St Thomas a Watering was located in the vicinity where Albany Road meets Old Kent Road where a stream crossed the road. Some sources say there was a ford there, others that the road crossed the stream over a bridge. Pilgrims, travelling from St Mary Overie (Southwark Cathedral) to visit the of shrine of Thomas a Becket at Canterbury Cathedral made their first stop there to water their horses and to take refreshment at a nearby tavern. It was where the pilgrims in Chaucer’s Canterbury Tales, written in the late 14th Century, “drew cuts” to decide who would be the first to tell their story.
It represented the southern boundary of the parish of St George the Martyr and as such also represented the extent of where the City of London held jurisdiction in Surrey. Once a year, the Lord Mayor and Sheriffs of the City of London rode in procession, all wearing scarlet gowns, over London Bridge to open Southwark Fair and to inspect the City’s boundaries at St Thomas a Watering. There is a plaque from a later date inlaid into the nearby former fire station that marks the City’s boundary.
But while St Thomas a Watering had both pious and political connections, it also has more grisly connections as it became a place of execution for the northern parts of Surrey including those who had been imprisoned at Marshalsea Prison whilst awaiting execution. At the end of the 15th century, Ralph Wilford was hung there for impersonating the Earl of Warwick and a century later John Penry was executed there for uttering seditious words. In 1539, the Vicar of Wandsworth together with his chaplain, servant and another friar were executed there probably for denying Henry VIII’s supremacy. Cutpurses, robbers and murderers all met their end here until about 1740 when a father and son guilty of murder were the last men to be hanged.
It’s hard to discover when a tavern named after Thomas a Becket first appeared near the site but by at least 1867 it was established as one of the many pubs on Old Kent Road. In that year the premises were offered for sale, described in the advert as of “a noble appearance, their pleasing architectural design forms a leading feature of the Old Kent Road, the same good taste and judgement have been displayed in the arrangement and elaboration of the business departments, therefore to state that the returns in trade are large, profitable and of high character is simply a repetition of a well-known fact.”
The pub was rebuilt in 1898 “on a large scale” by proprietor George W Duck. He lay the foundation stone for the new building in May 1898 and a plaque marking the event, together with the names of the architect and builders, remains on the corner of the building.
The pubs along Old Kent Road gained a reputation for entertainment which peaked probably at the time the Thomas a Becket was rebuilt. It’s said pubs suffered a decline in the first half of the 20th century but revived during the 1960s. Tommy Gibbons took over the pub in 1960 and provided entertainment every night in keeping with the times with pop groups and more middle of the road crooners. There was a rehearsal room upstairs which David Bowie and the Spiders from Mars used in 1972. Tommy Gibbons was a former boxer and most famously he also opened a gym upstairs where Henry Cooper trained. It was also used by Americans Muhammad Ali, Joe Frazier and Sugar Ray Leonard when visiting London.

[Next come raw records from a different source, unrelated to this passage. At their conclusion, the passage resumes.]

Setup of build 14:
// MAC_Unit
module MAC_Unit #(parameter WIDTH=32) (
    input logic clk,
    input logic reset,
    input  logic [WIDTH-1:0] a,
    input  logic [WIDTH-1:0] b,
    output logic [WIDTH*2-1:0] result
);
Settings: LEC_CHECK=0, ABC_AREA=0, CAP_MARGIN=20, CORE_MARGIN=2, CORE_UTILIZATION=72, CTS_CLUSTER_DIAMETER=376, CTS_CLUSTER_SIZE=98, HOLD_SLACK_MARGIN=-0.08, SETUP_SLACK_MARGIN=-0.46, SLEW_MARGIN=20, TNS_END_PERCENT=5; clock period 4.88 ns.
run.sh (not shown) runs the stock make flow with config.mk's settings and CLKGATE_MAP_FILE=.
In build 14 the implementation completed, yet the final layout does not meet the checks, the culprit being setup timing.
The following lists how build 37 was set up differently from build 14:
==> flow/config.mk <==
export PLATFORM = sky130hd
export DESIGN_NAME = MAC_Unit
export DESIGN_NICKNAME = MAC_Unit
export VERILOG_FILES = /design/flow/design.v
export SDC_FILE = /design/flow/constraint.sdc
export NUM_CORES = 4
export LEC_CHECK = 0
export CAP_MARGIN = 20
export CORE_MARGIN = 2
export CORE_UTILIZATION = 72
export CTS_CLUSTER_SIZE = 15
export SETUP_SLACK_MARGIN = -0.43
export SLEW_MARGIN = 20
==> flow/constraint.sdc <==
create_clock -name core_clock -period 7.36 [get_ports {clk}]
set_input_delay 1.4720 -clock core_clock [delete_from_list [all_inputs] [get_ports {clk}]]
set_output_delay 1.4720 -clock core_clock [all_outputs]
set_load 0.01 [all_outputs]
==> comparison <==
FAIL for each of build 14 and build 37
Nothing crashed in build 14 and all stages finished; the problem is that the final layout failed, the offending checks being setup timing.
Build 37 finished all stages; layout check result: FAIL, due to setup timing.
Run comparison: build 37 end point of the critical path mult_result[63]; build 14 end point of the critical path mult_result[61]
Build 37 — area growth from synthesis to layout 2.4 points lower, build 14 as reference
Non-clock buffer instance count of the final layout went down by more than 10% going from build 14 to build 37.
Delta (build 37 minus build 14): slew of the pin with the lowest slew margin moved up; data arrival at the endpoint of the critical path climbed 0.17 ns; number of gates on the worst path with buffers counted down 3.7%.
Build 14 reports its library cell contributing the largest single delay on the critical path as sky130_fd_sc_hd__fa_1 while build 37 reports sky130_fd_sc_hd__fa_2.
For build 32, these inputs were changed with respect to build 37:
diff --git a/flow/config.mk b/flow/config.mk
--- a/flow/config.mk
+++ b/flow/config.mk
@@ -7,7 +7,10 @@
 export LEC_CHECK = 0
+export ABC_AREA = 1
 export CAP_MARGIN = 20
+export CORE_ASPECT_RATIO = 0.5
 export CORE_MARGIN = 2
 export CORE_UTILIZATION = 72
-export CTS_CLUSTER_SIZE = 15
-export SETUP_SLACK_MARGIN = -0.43
+export CTS_CLUSTER_DIAMETER = 379
+export CTS_CLUSTER_SIZE = 100
+export SETUP_SLACK_MARGIN = 1.22
 export SLEW_MARGIN = 20
==> flow/constraint.sdc <==
create_clock -name core_clock -period 4.49 [get_ports {clk}]
set_input_delay 0.8980 -clock core_clock [delete_from_list [all_inputs] [get_ports {clk}]]
set_output_delay 0.8980 -clock core_clock [all_outputs]
set_load 0.01 [all_outputs]
The flow ended early for build 32: it failed with a tool error in global routing.
Post-synth area from yosys stat: build 32 > build 37
On synthesized cell count, the lower figure sits with build 37, not build 32.
Going from build 37 to build 32, net count entering floorplan grew by more than a quarter.
Taking build 37 as the reference, in build 32 pre-placement core utilization went down 0.25 points, width of the chip went up 49%, area fraction in and, or, nand and nor cells after synthesis went up 5.6 points.
Against build 37, core area in build 32 came out worse.
The lower area after synthesis came out of build 37.
Measured against each other, build 37 and build 32 differ in synthesized-area fraction occupied by ao, oa, aoi and oai cells, the higher figure coming from build 37.
Build 32 vs build 37, die footprint went up by about 12%.
Changes in build 38 relative to build 32:
==> flow/config.mk <==
export PLATFORM = sky130hd
export DESIGN_NAME = MAC_Unit
export DESIGN_NICKNAME = MAC_Unit
export VERILOG_FILES = /design/flow/design.v
export SDC_FILE = /design/flow/constraint.sdc
export NUM_CORES = 4
export LEC_CHECK = 0
export CAP_MARGIN = 20
export CORE_MARGIN = 2
export CORE_UTILIZATION = 72
export PLACE_DENSITY_LB_ADDON = 0.24
export SLEW_MARGIN = 20
==> flow/constraint.sdc <==
create_clock -name core_clock -period 7.29 [get_ports {clk}]
set_input_delay 1.4580 -clock core_clock [delete_from_list [all_inputs] [get_ports {clk}]]
set_output_delay 1.4580 -clock core_clock [all_outputs]
set_load 0.01 [all_outputs]
==> results <==
STATUS run=build 38 STAGES=ALL_DONE FINAL_CHECKS=FAILED CAUSE=setup timing
The area after synthesis in build 32 is 1.12 times that in build 38.
Chip area from the yosys synthesis statistics delta for build 38 relative to build 32: about 10% lower
Build 38 against build 32: tally of unique sky130hd cells used after synthesis +230%, area of the core moved down, area fraction in mux cells was more or less identical, average size of a mapped cell now larger, last weighted congestion value of the routability-driven placer decreased by 7.9% relative to the old numbers.
What build 38 reported for synthesized cell count has to be multiplied by 1.5 to get the figure for build 32.
As far as number of I/O pins goes, build 32 and build 38 are indistinguishable; the numbers are identical.
Vertical die dimension is higher on build 38
Between build 32 and build 38, the count of port buffers added during placement figures differ only marginally.

## JK
MAC_Unit again, from the RTL that the note above started with.
Design MAC_Unit, start of the top module:
module MAC_Unit #(parameter WIDTH=32) (
    input logic clk,
    input logic reset,
    input  logic [WIDTH-1:0] a,
    input  logic [WIDTH-1:0] b,
    output logic [WIDTH*2-1:0] result
);
    logic [WIDTH-1:0] a_reg, b_reg;
    logic [WIDTH*2-1:0] mult_result;  
    always_ff@(posedge clk or posedge reset) begin
        if (reset) begin
            a_reg <= '0;
            b_reg <= '0;
            mult_result <= '0;
            result <= '0;
        end else begin
            a_reg <= a;
            b_reg <= b;
            mult_result <= a_reg * b_reg;  
            result <= mult_result + result;  
        end 
    end
endmodule
export LEC_CHECK = 0
export ABC_AREA = 0
export CAP_MARGIN = 5
export CELL_PAD_IN_SITES_DETAIL_PLACEMENT = 2
export CELL_PAD_IN_SITES_GLOBAL_PLACEMENT = 1
export CORE_ASPECT_RATIO = 0.93
export CORE_MARGIN = 6
export CORE_UTILIZATION = 40
export CTS_CLUSTER_DIAMETER = 249
export MAX_ROUTING_LAYER = met4
export PLACE_DENSITY_LB_ADDON = 0.1
export SLEW_MARGIN = 35
export TNS_END_PERCENT = 25
create_clock -name core_clock -period 9.19 [get_ports {clk}]
JK: all stages complete, timing, DRC and antenna checks passed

Again the pub declined and Southwark Council revoked its license in 2015. The building was sold and is now (2018) a restaurant called Rock Island Bar and Grill. The building still bears the letters THOMAS A BECKET on the front elevation at first floor level and there is also a blue plaque that celebrates Sir Henry Cooper. With all the plans for the regeneration of the Old Kent Road, perhaps it would be a good time to mark the heritage of Thomas a Watering with an appropriate marker – a sculpture maybe?